China's Top Prosecutors Signal Broader Crackdown on Crypto Mixers and Privacy Coins

💡 • Avoid holding or transacting in privacy coins (e.g., Monero, Zcash) if your business touches Chinese counterparties or markets — legal risk is rising rapidly. • DeFi protocols and crypto exchanges should review their transaction monitoring for mixer usage; exposure to Chinese-linked wallets could trigger asset freezes or extradition risks. • Watch for price dislocations on centralized exchange order books when China auctions seized crypto — volume spikes and discount selling could create short-term arbitrage opportunities. • Consider shorting privacy-coin tokens or hedging with options if the proposal becomes law, as regulatory crackdowns typically precede sell-offs. • VCs and crypto funds should reassess portfolio companies that rely on mixer or privacy-coin integration — compliance costs may spike and user bases could shrink.

China's chief prosecutors are pushing new blockchain evidence rules that could treat any use of crypto mixers or privacy coins as presumptive money laundering.
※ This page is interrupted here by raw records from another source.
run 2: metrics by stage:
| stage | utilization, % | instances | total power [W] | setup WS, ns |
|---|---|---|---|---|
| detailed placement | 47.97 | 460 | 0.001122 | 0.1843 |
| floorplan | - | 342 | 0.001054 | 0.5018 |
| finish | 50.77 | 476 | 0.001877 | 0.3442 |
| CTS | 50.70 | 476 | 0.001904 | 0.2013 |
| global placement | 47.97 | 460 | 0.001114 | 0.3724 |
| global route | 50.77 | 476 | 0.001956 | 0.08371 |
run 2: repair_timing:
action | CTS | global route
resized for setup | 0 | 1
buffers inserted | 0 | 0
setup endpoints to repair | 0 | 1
--- config.mk ---
export PLATFORM = sky130hd
export DESIGN_NAME = boreal_weight_sweeper
export DESIGN_NICKNAME = d
export VERILOG_FILES = /design/src/rtl/boreal_weight_sweeper.sv
export SDC_FILE = /design/constraint.sdc
export NUM_CORES = 1
export LEC_CHECK = 0
export CORE_MARGIN = 5
export CORE_UTILIZATION = 29
export CTS_CLUSTER_DIAMETER = 40
export DETAILED_ROUTE_END_ITERATION = 7
export GPL_ROUTABILITY_DRIVEN = 0
export HOLD_SLACK_MARGIN = 0.06
export SLEW_MARGIN = 20
export SYNTH_ARGS = -nofsm -noshare
export SYNTH_HDL_FRONTEND = slang
export SYNTH_SLANG_ARGS = --single-unit
--- constraint.sdc ---
create_clock -name clk -period 3.1 [get_ports clk]
set_input_delay 0.465 -clock clk [delete_from_list [all_inputs] [get_ports clk]]
set_output_delay 0.465 -clock clk [all_outputs]
set_load 0.05 [all_outputs]
`config.mk`:
```
export PLATFORM = sky130hd
export DESIGN_NAME = alu_share_arbiter
export DESIGN_NICKNAME = d
export VERILOG_FILES = /design/src/rtl/alu_share_arbiter.sv
export SDC_FILE = /design/constraint.sdc
export NUM_CORES = 1
export LEC_CHECK = 0
export ABC_AREA = 1
export CAP_MARGIN = 20
export CORE_ASPECT_RATIO = 0.9
export CORE_MARGIN = 2
export CORE_UTILIZATION = 39
export DETAILED_ROUTE_END_ITERATION = 8
export HOLD_SLACK_MARGIN = 0.08
export PLACE_DENSITY = 0.82
export SLEW_MARGIN = 10
export SYNTH_ARGS = -nofsm -noshare
export SYNTH_HDL_FRONTEND = slang
export SYNTH_SLANG_ARGS = --single-unit
```
`constraint.sdc`:
```
create_clock -name clk -period 1.56 [get_ports clk]
set_clock_uncertainty 0.1 [all_clocks]
set_input_delay 0.156 -clock clk [delete_from_list [all_inputs] [get_ports clk]]
set_output_delay 0.156 -clock clk [all_outputs]
set_load 0.01 [all_outputs]
```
The proposal also calls for a state-run platform to auction seized digital assets, threatening liquidity for DeFi investors and raising compliance costs for businesses operating near Chinese markets.
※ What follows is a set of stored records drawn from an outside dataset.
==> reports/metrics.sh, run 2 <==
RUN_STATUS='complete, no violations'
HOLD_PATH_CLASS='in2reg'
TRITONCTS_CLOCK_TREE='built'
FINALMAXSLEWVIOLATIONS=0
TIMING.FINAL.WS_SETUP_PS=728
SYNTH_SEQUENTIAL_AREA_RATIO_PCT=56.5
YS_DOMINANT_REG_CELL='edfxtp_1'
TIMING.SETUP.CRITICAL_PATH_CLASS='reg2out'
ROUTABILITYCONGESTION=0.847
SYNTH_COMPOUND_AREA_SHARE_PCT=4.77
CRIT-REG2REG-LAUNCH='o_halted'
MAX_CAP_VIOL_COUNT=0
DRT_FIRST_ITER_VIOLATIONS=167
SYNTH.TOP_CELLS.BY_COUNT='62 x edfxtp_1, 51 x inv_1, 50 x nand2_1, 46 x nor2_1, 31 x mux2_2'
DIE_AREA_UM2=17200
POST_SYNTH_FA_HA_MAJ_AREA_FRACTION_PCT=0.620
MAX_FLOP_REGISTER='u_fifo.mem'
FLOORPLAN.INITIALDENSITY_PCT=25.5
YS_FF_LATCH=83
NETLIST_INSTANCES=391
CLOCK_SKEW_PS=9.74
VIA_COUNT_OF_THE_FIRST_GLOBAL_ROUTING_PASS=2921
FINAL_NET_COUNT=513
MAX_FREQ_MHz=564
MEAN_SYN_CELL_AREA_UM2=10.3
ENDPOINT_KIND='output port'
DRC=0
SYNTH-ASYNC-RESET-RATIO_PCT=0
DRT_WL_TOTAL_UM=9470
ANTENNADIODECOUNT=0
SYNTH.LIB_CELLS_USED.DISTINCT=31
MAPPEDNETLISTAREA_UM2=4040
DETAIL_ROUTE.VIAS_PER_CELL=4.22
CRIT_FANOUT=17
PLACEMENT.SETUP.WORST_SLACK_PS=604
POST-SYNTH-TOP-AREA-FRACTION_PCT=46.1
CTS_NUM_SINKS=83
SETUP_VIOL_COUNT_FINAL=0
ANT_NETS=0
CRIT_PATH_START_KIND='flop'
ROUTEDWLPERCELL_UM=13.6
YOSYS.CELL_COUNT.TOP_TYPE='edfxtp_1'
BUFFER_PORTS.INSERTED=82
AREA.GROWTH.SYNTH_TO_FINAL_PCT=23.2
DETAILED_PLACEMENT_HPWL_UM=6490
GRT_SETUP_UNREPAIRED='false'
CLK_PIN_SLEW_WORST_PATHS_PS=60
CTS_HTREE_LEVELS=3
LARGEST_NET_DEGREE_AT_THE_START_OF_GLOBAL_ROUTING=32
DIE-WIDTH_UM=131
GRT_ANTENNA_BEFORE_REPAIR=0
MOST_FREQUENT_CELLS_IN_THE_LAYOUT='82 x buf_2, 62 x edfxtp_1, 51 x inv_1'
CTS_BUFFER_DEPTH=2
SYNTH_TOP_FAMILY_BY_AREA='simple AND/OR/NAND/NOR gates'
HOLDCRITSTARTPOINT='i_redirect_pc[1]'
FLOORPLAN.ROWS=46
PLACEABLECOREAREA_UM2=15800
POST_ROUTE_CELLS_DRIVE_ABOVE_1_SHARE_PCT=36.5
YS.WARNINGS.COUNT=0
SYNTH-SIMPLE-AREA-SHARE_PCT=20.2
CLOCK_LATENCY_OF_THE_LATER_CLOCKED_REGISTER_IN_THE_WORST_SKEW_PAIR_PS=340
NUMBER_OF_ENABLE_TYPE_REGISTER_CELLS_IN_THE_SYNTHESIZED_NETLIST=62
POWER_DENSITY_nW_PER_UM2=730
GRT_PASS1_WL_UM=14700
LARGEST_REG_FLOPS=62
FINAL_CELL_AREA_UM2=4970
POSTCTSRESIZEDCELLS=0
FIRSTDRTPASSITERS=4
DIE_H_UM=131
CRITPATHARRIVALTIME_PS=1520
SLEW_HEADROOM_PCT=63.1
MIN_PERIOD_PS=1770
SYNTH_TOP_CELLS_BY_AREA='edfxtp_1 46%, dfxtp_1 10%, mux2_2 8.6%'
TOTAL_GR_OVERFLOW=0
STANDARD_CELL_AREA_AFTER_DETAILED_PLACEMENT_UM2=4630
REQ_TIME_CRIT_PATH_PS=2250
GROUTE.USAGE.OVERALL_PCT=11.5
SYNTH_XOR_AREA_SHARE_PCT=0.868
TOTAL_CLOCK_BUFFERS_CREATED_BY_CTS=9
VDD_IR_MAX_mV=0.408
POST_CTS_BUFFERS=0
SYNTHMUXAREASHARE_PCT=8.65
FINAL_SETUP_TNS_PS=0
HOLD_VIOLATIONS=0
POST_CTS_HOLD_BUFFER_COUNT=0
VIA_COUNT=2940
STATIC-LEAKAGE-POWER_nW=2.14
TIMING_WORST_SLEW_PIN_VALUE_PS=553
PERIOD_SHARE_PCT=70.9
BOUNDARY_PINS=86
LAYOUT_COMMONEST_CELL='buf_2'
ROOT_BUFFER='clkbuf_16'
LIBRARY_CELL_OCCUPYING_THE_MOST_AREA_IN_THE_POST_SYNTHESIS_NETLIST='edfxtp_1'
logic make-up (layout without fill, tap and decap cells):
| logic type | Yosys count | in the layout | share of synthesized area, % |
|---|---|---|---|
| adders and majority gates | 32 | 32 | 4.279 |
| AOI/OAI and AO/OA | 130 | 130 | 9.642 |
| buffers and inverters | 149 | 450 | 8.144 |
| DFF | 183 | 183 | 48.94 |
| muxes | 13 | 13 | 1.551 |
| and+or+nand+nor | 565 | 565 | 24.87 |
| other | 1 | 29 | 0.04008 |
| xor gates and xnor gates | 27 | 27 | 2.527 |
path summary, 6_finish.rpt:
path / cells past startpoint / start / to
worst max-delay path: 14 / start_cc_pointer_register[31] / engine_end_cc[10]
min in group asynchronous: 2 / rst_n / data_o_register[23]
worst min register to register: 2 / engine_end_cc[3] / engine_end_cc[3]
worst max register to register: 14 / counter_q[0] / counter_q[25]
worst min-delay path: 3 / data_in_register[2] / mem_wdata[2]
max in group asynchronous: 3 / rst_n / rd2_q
File: config.mk
export PLATFORM = sky130hd
export DESIGN_NAME = intl_ext_filter_flat
export DESIGN_NICKNAME = d
export VERILOG_FILES = /design/src/rtl/intl_ext_filter_if.sv /design/src/rtl/intl_ext_filter.sv /design/src/flat_wrapper.sv
export SDC_FILE = /design/constraint.sdc
export NUM_CORES = 1
export LEC_CHECK = 0
export BUFFER_PORTS_ARGS = -buffer_cell sky130_fd_sc_hd__buf_2
export CAP_MARGIN = 30
export CORE_ASPECT_RATIO = 0.5
export CORE_UTILIZATION = 65
export CTS_BUF_LIST = sky130_fd_sc_hd__clkbuf_8
export CTS_CLUSTER_SIZE = 14
export DETAILED_ROUTE_END_ITERATION = 12
export PLACE_DENSITY_LB_ADDON = 0.25
export SETUP_SLACK_MARGIN = 0.15
export SLEW_MARGIN = 20
export SYNTH_ARGS = -nofsm -noshare
export SYNTH_HDL_FRONTEND = slang
export SYNTH_SLANG_ARGS = --single-unit
File: constraint.sdc
create_clock -name i_clk -period 15.2 [get_ports i_clk]
set_input_delay 3.04 -clock i_clk [delete_from_list [all_inputs] [get_ports i_clk]]
set_output_delay 3.04 -clock i_clk [all_outputs]
set_load 0.005 [all_outputs]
An article published by China's top prosecutors' office outlines a legal framework that would make the mere use of crypto mixers or privacy coins a presumptive indicator of money laundering. The proposal, reported by Decrypt on July 13, 2026, argues that current evidentiary standards are inadequate for blockchain-based financial crimes and recommends new rules that shift the burden of proof onto users of these privacy-enhancing tools.

Under the proposed guidelines, prosecutors could treat transactions involving mixers or privacy coins as prima facie evidence of illegal intent, without requiring additional corroborating evidence. This would dramatically lower the bar for charging individuals and entities in crypto-related financial crime cases, potentially chilling legitimate use of privacy-focused digital assets in China and among Chinese-facing businesses.
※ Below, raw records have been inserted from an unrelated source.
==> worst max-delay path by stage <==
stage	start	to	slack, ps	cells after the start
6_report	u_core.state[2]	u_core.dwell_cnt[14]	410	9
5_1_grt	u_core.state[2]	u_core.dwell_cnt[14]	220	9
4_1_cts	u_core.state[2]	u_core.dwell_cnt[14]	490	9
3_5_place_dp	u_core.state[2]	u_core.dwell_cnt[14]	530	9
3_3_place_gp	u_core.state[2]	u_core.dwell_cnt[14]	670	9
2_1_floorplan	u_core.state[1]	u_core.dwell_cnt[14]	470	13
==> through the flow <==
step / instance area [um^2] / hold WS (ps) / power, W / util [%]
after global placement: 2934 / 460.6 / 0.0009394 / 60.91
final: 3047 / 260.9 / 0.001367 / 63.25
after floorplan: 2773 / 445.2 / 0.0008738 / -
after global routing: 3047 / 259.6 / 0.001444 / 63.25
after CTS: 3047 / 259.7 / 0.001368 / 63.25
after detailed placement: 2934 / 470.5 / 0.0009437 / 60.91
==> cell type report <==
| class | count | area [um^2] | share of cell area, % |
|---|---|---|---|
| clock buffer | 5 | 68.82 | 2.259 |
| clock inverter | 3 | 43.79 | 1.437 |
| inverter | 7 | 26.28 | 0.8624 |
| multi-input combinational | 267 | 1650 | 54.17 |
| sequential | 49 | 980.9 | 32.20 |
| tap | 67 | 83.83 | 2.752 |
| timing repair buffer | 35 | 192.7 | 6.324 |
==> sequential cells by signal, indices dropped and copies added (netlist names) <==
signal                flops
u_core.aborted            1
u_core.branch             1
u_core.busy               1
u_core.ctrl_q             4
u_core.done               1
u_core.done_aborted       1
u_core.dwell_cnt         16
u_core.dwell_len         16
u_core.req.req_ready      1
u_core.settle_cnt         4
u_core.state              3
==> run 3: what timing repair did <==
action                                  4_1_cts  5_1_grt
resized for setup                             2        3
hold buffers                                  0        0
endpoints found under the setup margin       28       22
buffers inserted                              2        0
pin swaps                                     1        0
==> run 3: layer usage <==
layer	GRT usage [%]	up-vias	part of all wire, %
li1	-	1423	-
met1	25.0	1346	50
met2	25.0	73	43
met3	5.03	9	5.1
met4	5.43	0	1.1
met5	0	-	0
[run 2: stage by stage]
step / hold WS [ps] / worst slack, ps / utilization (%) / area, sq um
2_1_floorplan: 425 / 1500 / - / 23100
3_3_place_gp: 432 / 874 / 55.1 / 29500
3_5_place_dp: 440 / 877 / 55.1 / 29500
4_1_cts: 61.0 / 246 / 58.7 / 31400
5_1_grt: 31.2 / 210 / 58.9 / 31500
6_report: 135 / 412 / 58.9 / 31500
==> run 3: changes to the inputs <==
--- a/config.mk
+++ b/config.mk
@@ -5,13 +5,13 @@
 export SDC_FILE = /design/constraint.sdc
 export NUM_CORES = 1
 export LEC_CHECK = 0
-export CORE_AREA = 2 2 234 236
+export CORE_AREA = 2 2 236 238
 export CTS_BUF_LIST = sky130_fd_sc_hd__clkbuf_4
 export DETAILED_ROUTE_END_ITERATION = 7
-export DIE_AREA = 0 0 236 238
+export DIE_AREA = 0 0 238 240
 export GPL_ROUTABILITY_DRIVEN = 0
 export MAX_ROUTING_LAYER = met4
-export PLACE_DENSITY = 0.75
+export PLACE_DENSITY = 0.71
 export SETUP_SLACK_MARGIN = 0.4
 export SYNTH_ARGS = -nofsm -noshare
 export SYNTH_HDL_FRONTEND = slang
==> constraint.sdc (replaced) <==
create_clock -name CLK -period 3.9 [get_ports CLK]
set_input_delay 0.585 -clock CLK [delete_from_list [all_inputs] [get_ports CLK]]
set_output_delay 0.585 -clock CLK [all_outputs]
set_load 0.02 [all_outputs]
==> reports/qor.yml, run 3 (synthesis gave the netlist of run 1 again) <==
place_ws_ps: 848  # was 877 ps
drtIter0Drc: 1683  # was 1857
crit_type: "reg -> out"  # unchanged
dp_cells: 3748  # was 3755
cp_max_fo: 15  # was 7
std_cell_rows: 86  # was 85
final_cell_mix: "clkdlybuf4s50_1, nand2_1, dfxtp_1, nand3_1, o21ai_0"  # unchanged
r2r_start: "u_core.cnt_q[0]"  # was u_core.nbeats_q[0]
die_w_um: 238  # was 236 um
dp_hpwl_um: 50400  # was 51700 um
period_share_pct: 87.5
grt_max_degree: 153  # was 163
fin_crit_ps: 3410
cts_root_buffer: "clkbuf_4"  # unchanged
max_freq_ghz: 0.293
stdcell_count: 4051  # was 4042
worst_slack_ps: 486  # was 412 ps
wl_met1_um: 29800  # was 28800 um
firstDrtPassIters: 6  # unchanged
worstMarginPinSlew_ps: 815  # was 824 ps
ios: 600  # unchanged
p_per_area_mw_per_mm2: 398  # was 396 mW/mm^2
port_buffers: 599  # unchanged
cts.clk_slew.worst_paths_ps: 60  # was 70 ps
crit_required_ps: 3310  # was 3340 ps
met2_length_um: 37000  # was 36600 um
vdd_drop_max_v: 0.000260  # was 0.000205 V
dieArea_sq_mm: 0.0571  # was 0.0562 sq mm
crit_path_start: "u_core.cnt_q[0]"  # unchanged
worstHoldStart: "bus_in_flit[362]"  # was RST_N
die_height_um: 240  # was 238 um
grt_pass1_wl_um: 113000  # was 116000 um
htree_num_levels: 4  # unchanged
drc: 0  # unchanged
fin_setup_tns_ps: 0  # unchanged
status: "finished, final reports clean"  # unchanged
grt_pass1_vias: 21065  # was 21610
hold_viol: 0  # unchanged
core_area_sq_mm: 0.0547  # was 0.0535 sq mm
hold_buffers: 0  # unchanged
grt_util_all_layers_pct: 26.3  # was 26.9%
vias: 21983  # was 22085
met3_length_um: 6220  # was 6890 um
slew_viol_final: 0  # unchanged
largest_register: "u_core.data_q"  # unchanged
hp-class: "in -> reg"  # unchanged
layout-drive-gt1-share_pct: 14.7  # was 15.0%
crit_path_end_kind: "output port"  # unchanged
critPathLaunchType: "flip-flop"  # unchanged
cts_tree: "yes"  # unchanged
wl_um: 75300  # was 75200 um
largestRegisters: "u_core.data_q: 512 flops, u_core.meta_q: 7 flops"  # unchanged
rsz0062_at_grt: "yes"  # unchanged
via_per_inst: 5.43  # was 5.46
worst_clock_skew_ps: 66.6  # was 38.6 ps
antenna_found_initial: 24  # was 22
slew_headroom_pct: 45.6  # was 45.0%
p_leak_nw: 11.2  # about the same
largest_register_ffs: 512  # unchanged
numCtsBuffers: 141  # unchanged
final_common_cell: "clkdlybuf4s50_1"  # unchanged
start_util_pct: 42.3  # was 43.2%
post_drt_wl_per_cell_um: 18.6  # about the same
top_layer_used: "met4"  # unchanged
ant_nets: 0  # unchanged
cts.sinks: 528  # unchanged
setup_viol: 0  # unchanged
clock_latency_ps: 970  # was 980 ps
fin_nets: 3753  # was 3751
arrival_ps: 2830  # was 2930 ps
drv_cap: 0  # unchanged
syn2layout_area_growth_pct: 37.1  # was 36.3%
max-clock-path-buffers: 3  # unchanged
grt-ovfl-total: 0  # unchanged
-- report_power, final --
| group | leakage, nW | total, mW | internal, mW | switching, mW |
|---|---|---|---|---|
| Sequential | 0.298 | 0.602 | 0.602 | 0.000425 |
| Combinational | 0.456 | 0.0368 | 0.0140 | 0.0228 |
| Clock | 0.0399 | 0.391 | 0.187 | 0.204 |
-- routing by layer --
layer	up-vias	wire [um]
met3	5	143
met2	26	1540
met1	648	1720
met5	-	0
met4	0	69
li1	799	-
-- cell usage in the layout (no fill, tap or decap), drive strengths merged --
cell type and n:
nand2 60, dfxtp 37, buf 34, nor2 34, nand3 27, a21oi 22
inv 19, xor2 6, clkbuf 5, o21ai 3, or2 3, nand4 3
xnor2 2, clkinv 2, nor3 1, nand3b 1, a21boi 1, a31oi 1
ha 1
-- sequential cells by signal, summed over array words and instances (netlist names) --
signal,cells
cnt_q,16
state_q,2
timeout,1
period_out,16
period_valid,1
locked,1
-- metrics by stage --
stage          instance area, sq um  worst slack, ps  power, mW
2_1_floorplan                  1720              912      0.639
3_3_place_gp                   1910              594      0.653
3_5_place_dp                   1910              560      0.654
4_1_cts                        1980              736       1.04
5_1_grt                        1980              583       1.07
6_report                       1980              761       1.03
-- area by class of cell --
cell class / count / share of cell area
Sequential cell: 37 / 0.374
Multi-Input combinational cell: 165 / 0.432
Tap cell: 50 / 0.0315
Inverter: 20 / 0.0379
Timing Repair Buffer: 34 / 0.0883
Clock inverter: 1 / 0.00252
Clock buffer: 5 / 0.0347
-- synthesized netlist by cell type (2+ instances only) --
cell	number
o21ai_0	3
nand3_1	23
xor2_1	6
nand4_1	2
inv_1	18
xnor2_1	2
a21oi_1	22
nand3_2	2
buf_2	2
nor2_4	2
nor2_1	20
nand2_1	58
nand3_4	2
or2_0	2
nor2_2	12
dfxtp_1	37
## src/rtl/modpow_pkg.sv

```systemverilog
// Shared types and helpers for the modular-exponentiation scheduler.
package modpow_pkg;

    localparam int unsigned MODPOW_W = 64;

    typedef enum logic [2:0] {
        IDLE,
        ISSUE,
        WAIT_BUSY,
        WAIT_DONE,
        RESP
    } sched_state_t;

    typedef struct packed {
        logic [MODPOW_W-1:0] x;
        logic [MODPOW_W-1:0] y;
        logic [MODPOW_W-1:0] n;
    } modpow_job_t;

    // (base + off) mod n, for base < n and off <= n.
    function automatic int unsigned rr_wrap(input int unsigned base, input int unsigned off,
                                            input int unsigned n);
        int unsigned s;
        s = base + off;
        return (s >= n) ? (s - n) : s;
    endfunction

endpackage

```

## src/rtl/rr_arbiter.sv

```systemverilog
// Combinational round-robin arbiter: first requester at or after ptr_i wins, with wrap.
module rr_arbiter
    import modpow_pkg::*;
#(
    parameter int unsigned NREQ = 2,
    parameter int unsigned IDXW = (NREQ > 1) ? $clog2(NREQ) : 1
) (
    input  logic [NREQ-1:0] req_i,
    input  logic [IDXW-1:0] ptr_i,
    output logic [NREQ-1:0] gnt_o,
    output logic [IDXW-1:0] idx_o
);

    logic            found_c;
    logic [IDXW-1:0] sel_c;

    always_comb begin
        gnt_o   = '0;
        idx_o   = '0;
        found_c = 1'b0;
        sel_c   = '0;
        for (int unsigned i = 0; i < NREQ; i++) begin
            sel_c = IDXW'(rr_wrap(32'(ptr_i), i, NREQ));
            if (!found_c && req_i[sel_c]) begin
                gnt_o[sel_c] = 1'b1;
                idx_o        = sel_c;
                found_c      = 1'b1;
            end
        end
    end

endmodule

```

## src/rtl/modpow_sched.sv

```systemverilog
// Shares one modpow engine among NREQ requesters, one job in flight at a time.
// Define MODPOW_SCHED_TIMEOUT_EN to abort a hung engine job after TMO_CYC wait cycles.
module modpow_sched
    import modpow_pkg::*;
#(
    parameter int unsigned MBIT    = 63,
    parameter int unsigned NREQ    = 2,
    parameter int unsigned TMO_CYC = 65535
) (
    input  logic                     clk,
    input  logic                     rst,
    input  logic [NREQ-1:0]          req_valid,
    output logic [NREQ-1:0]          req_ready,
    input  logic [NREQ*(MBIT+1)-1:0] req_x,
    input  logic [NREQ*(MBIT+1)-1:0] req_y,
    input  logic [NREQ*(MBIT+1)-1:0] req_n,
    output logic [NREQ-1:0]          rsp_valid,
    input  logic [NREQ-1:0]          rsp_ready,
    output logic [MBIT:0]            rsp_res,
    output logic                     rsp_err,
    output logic                     eng_start,
    output logic [MBIT:0]            eng_x,
    output logic [MBIT:0]            eng_y,
    output logic [MBIT:0]            eng_n,
    input  logic                     eng_busy,
    input  logic [MBIT:0]            eng_res,
    output logic                     sched_busy
);

    localparam int unsigned W    = MBIT + 1;
    localparam int unsigned IDXW = (NREQ > 1) ? $clog2(NREQ) : 1;

    sched_state_t    state_q, state_d;
    logic [IDXW-1:0] ptr_q, ptr_d;
    logic [IDXW-1:0] owner_q, owner_d;
    logic [W-1:0]    eng_x_q, eng_x_d, eng_y_q, eng_y_d, eng_n_q, eng_n_d;
    logic            eng_start_q, eng_start_d;
    logic [NREQ-1:0] rsp_valid_q, rsp_valid_d;
    logic [W-1:0]    rsp_res_q, rsp_res_d;
    logic            sched_busy_q, sched_busy_d;
    logic            seen_q, seen_d;
    logic [NREQ-1:0] gnt;
    logic [IDXW-1:0] gnt_idx;

`ifdef MODPOW_SCHED_TIMEOUT_EN
    logic            rsp_err_q, rsp_err_d;
    logic [31:0]     cnt_q, cnt_d;
`else
    logic            unused_tmo;
    assign unused_tmo = |TMO_CYC;
`endif

    rr_arbiter #(.NREQ(NREQ), .IDXW(IDXW)) u_arb (
        .req_i (req_valid),
        .ptr_i (ptr_q),
        .gnt_o (gnt),
        .idx_o (gnt_idx)
    );

    // Acceptance is only offered while idle and out of reset.
    assign req_ready = (state_q == IDLE && !rst) ? gnt : '0;

    always_comb begin
        state_d     = state_q;
        ptr_d       = ptr_q;
        owner_d     = owner_q;
        eng_x_d     = eng_x_q;
        eng_y_d     = eng_y_q;
        eng_n_d     = eng_n_q;
        eng_start_d = 1'b0;
        rsp_valid_d = rsp_valid_q;
        rsp_res_d   = rsp_res_q;
        seen_d      = seen_q;
`ifdef MODPOW_SCHED_TIMEOUT_EN
        rsp_err_d   = rsp_err_q;
        cnt_d       = cnt_q;
`endif
        case (state_q)
            IDLE: begin
                if (|req_valid) begin
                    owner_d     = gnt_idx;
                    eng_x_d     = req_x[W*32'(gnt_idx) +: W];
                    eng_y_d     = req_y[W*32'(gnt_idx) +: W];
                    eng_n_d     = req_n[W*32'(gnt_idx) +: W];
                    eng_start_d = 1'b1;
                    state_d     = ISSUE;
                end
            end
            ISSUE: begin
                // A zero-exponent job may pulse busy while start is still high.
                seen_d  = eng_busy;
                state_d = WAIT_BUSY;
`ifdef MODPOW_SCHED_TIMEOUT_EN
                cnt_d   = '0;
`endif
            end
            WAIT_BUSY: begin
                if (eng_busy || seen_q) begin
                    state_d = WAIT_DONE;
                end
            end
            WAIT_DONE: begin
                if (!eng_busy) begin
                    rsp_res_d   = eng_res;
                    rsp_valid_d = NREQ'(1) << owner_q;
                    state_d     = RESP;
`ifdef MODPOW_SCHED_TIMEOUT_EN
                    rsp_err_d   = 1'b0;
`endif
                end
            end
            RESP: begin
                if (rsp_ready[owner_q]) begin
                    rsp_valid_d = '0;
                    ptr_d       = IDXW'(rr_wrap(32'(owner_q), 1, NREQ));
                    state_d     = IDLE;
                end
            end
            default: state_d = IDLE;
        endcase
`ifdef MODPOW_SCHED_TIMEOUT_EN
        // Watchdog: a normal completion in the same cycle takes priority.
        if (state_q == WAIT_BUSY || state_q == WAIT_DONE) begin
            cnt_d = cnt_q + 32'd1;
            if (state_d != RESP && cnt_d == TMO_CYC) begin
                rsp_res_d   = '0;
                rsp_err_d   = 1'b1;
                rsp_valid_d = NREQ'(1) << owner_q;
                state_d     = RESP;
            end
        end
`endif
        sched_busy_d = (state_d != IDLE);
    end

    always_ff @(posedge clk) begin
        if (rst) begin
            state_q      <= IDLE;
            ptr_q        <= '0;
            owner_q      <= '0;
            eng_x_q      <= '0;
            eng_y_q      <= '0;
            eng_n_q      <= '0;
            eng_start_q  <= 1'b0;
            rsp_valid_q  <= '0;
            rsp_res_q    <= '0;
            sched_busy_q <= 1'b0;
            seen_q       <= 1'b0;
`ifdef MODPOW_SCHED_TIMEOUT_EN
            rsp_err_q    <= 1'b0;
            cnt_q        <= '0;
`endif
        end else begin
            state_q      <= state_d;
            ptr_q        <= ptr_d;
            owner_q      <= owner_d;
            eng_x_q      <= eng_x_d;
            eng_y_q      <= eng_y_d;
            eng_n_q      <= eng_n_d;
            eng_start_q  <= eng_start_d;
            rsp_valid_q  <= rsp_valid_d;
            rsp_res_q    <= rsp_res_d;
            sched_busy_q <= sched_busy_d;
            seen_q       <= seen_d;
`ifdef MODPOW_SCHED_TIMEOUT_EN
            rsp_err_q    <= rsp_err_d;
            cnt_q        <= cnt_d;
`endif
        end
    end

    assign eng_x      = eng_x_q;
    assign eng_y      = eng_y_q;
    assign eng_n      = eng_n_q;
    assign eng_start  = eng_start_q;
    assign rsp_valid  = rsp_valid_q;
    assign rsp_res    = rsp_res_q;
    assign sched_busy = sched_busy_q;
`ifdef MODPOW_SCHED_TIMEOUT_EN
    assign rsp_err    = rsp_err_q;
`else
    assign rsp_err    = 1'b0;
`endif

endmodule

```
The prosecutors are also advocating for the creation of a state-operated platform to sell confiscated cryptocurrencies. Such a centralized auction system would give the Chinese government direct control over the liquidation of seized assets, likely suppressing prices and adding downward pressure on the broader crypto market whenever large seizures are auctioned.

For investors and business operators, the proposal signals a significant escalation in China's anti-crypto enforcement posture. While direct retail trading is already banned, this move targets the infrastructure layer—mixers, privacy coins, and even the secondary market for seized assets—suggesting that any business touching Chinese users or blockchain activity traceable to China faces heightened legal risk.

The timing is notable as the global regulatory landscape for privacy coins and mixers remains fragmented. If China enacts these rules, it could influence other jurisdictions to adopt similar presumptions, potentially reshaping compliance norms for decentralized finance protocols and privacy-focused blockchain projects worldwide.